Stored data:

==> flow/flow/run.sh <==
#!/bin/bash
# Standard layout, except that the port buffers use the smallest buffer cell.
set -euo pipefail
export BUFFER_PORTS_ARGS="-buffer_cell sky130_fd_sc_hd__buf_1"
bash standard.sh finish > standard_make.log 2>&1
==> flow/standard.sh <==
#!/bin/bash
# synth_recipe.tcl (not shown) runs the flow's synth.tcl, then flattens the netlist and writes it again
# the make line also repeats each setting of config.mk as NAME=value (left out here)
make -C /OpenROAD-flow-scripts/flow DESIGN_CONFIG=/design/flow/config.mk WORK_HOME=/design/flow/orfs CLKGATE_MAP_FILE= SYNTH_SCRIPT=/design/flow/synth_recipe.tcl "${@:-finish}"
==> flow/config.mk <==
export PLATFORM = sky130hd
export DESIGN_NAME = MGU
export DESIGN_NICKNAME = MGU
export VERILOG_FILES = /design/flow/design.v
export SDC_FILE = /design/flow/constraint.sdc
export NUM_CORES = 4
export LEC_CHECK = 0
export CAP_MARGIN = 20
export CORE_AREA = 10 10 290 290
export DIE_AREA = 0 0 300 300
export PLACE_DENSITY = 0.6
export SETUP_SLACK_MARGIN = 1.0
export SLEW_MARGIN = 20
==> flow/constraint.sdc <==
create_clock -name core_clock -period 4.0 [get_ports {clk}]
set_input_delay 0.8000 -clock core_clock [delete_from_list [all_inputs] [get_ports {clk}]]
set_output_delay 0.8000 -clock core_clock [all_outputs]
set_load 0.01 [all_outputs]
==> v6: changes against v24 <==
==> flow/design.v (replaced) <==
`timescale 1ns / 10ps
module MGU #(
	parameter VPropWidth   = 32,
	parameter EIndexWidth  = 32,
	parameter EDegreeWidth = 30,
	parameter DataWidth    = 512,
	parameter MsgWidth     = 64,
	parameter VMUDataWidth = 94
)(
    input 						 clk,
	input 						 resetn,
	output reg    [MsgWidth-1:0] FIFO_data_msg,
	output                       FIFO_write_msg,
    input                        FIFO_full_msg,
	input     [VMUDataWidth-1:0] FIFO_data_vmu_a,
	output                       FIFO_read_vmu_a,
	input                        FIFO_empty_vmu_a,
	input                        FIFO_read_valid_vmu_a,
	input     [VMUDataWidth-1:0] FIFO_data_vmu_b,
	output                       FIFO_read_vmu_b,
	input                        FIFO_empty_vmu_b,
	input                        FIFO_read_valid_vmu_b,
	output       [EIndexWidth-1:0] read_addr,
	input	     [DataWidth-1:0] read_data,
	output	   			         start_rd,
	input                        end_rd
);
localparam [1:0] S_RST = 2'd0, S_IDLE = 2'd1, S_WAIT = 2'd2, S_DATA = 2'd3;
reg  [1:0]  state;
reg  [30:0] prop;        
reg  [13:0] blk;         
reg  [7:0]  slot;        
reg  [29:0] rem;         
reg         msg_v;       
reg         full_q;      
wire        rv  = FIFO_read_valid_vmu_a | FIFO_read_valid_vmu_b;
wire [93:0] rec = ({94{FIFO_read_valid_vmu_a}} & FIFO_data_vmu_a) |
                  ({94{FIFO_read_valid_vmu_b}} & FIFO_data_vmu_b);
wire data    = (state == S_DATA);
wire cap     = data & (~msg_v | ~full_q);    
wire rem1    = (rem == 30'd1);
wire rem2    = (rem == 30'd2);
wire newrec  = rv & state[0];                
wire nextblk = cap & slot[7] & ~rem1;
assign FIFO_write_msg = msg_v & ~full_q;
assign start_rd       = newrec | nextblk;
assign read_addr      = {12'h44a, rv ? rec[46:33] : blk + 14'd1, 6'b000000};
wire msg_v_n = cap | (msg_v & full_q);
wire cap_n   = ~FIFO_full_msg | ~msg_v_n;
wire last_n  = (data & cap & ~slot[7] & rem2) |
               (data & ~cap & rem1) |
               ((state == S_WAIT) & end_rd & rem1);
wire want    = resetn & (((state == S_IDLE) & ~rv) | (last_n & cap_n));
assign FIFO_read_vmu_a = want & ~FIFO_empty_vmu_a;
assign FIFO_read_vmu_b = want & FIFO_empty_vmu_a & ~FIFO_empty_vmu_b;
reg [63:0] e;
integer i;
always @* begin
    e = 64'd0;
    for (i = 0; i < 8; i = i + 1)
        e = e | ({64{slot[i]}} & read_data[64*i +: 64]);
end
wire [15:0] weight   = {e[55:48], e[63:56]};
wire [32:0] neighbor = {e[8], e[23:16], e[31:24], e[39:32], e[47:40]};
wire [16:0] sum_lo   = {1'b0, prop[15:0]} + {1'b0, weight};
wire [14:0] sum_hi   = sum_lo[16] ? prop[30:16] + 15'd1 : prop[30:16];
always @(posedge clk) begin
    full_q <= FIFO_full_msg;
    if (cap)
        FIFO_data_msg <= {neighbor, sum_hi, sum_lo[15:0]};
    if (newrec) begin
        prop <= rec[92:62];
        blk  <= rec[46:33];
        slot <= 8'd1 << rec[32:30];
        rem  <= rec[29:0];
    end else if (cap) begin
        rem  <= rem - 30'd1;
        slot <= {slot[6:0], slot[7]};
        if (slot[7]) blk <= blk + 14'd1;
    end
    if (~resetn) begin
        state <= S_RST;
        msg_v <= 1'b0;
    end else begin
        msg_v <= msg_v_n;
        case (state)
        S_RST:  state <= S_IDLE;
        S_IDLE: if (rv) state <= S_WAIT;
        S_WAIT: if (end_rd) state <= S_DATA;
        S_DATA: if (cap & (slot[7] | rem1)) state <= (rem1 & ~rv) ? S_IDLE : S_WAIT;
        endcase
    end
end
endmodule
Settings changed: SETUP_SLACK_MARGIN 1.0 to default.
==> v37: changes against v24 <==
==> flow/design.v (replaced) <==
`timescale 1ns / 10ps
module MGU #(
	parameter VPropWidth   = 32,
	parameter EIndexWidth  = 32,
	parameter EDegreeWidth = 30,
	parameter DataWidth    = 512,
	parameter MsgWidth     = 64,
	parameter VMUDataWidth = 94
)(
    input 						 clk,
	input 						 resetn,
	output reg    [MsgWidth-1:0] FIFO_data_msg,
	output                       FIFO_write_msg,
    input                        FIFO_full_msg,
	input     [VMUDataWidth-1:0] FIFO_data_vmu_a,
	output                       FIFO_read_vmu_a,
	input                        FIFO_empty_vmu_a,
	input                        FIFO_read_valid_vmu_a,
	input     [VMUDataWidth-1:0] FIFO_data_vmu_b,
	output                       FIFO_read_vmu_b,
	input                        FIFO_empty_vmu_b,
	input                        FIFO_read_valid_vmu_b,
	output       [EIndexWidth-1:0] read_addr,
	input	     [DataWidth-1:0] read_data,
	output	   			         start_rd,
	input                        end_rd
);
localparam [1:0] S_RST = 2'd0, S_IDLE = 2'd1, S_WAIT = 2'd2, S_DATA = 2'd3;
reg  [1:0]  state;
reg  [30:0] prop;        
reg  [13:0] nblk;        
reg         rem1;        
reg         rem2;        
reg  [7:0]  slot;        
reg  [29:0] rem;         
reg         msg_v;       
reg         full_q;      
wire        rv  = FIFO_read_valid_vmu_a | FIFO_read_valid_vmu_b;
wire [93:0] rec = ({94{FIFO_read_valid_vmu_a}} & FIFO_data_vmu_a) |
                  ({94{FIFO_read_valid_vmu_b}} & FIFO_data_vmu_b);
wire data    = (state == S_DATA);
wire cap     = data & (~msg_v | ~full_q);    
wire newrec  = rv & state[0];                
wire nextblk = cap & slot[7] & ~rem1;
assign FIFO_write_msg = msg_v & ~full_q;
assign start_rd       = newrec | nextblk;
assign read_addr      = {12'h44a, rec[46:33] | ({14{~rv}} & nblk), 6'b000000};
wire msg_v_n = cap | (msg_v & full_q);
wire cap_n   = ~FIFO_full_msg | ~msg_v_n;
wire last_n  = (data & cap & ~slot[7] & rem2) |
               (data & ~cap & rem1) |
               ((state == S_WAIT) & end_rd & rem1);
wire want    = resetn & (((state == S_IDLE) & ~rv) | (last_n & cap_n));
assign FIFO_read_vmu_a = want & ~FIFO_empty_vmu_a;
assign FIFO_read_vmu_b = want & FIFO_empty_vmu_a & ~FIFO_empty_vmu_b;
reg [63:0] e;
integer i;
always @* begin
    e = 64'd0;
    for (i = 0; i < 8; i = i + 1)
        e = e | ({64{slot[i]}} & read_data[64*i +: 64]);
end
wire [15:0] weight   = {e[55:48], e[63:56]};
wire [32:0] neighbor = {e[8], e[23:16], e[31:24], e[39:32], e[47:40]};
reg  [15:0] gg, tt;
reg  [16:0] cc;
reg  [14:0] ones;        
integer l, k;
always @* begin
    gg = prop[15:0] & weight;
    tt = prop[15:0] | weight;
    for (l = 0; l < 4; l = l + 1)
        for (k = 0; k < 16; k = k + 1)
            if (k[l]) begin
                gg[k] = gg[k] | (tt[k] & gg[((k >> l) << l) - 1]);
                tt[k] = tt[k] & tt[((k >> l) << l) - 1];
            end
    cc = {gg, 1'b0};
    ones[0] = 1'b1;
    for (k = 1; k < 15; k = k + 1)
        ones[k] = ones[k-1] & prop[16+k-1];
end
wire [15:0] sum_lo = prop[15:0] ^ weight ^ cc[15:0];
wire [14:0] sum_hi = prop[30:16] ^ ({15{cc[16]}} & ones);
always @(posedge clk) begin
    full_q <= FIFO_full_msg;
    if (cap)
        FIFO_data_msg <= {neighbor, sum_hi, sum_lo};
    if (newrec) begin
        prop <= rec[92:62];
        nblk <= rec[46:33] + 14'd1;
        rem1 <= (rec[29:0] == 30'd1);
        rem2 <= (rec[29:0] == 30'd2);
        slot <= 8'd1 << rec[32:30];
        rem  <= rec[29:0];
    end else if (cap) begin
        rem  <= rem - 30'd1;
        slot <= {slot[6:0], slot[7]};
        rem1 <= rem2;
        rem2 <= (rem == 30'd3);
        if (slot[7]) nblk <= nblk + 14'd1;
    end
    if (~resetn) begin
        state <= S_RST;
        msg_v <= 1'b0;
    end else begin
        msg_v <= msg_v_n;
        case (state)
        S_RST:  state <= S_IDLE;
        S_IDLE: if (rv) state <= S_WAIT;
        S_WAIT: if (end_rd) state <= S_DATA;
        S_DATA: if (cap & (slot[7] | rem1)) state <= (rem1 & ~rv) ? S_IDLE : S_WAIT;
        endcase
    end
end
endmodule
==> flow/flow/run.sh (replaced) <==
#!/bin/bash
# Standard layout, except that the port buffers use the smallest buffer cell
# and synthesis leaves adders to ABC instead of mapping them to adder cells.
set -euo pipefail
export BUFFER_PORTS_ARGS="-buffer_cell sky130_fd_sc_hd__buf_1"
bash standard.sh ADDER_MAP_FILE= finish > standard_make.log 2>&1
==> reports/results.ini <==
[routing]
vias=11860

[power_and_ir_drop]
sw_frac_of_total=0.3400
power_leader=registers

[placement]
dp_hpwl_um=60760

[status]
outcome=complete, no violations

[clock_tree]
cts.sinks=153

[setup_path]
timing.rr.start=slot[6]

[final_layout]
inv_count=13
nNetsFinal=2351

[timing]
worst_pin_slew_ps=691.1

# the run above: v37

Exercise: Your task is to collect every line above that contains the word "neighbor".

Solution for this task:
wire [32:0] neighbor = {e[8], e[23:16], e[31:24], e[39:32], e[47:40]};
        FIFO_data_msg <= {neighbor, sum_hi, sum_lo[15:0]};
wire [32:0] neighbor = {e[8], e[23:16], e[31:24], e[39:32], e[47:40]};
        FIFO_data_msg <= {neighbor, sum_hi, sum_lo};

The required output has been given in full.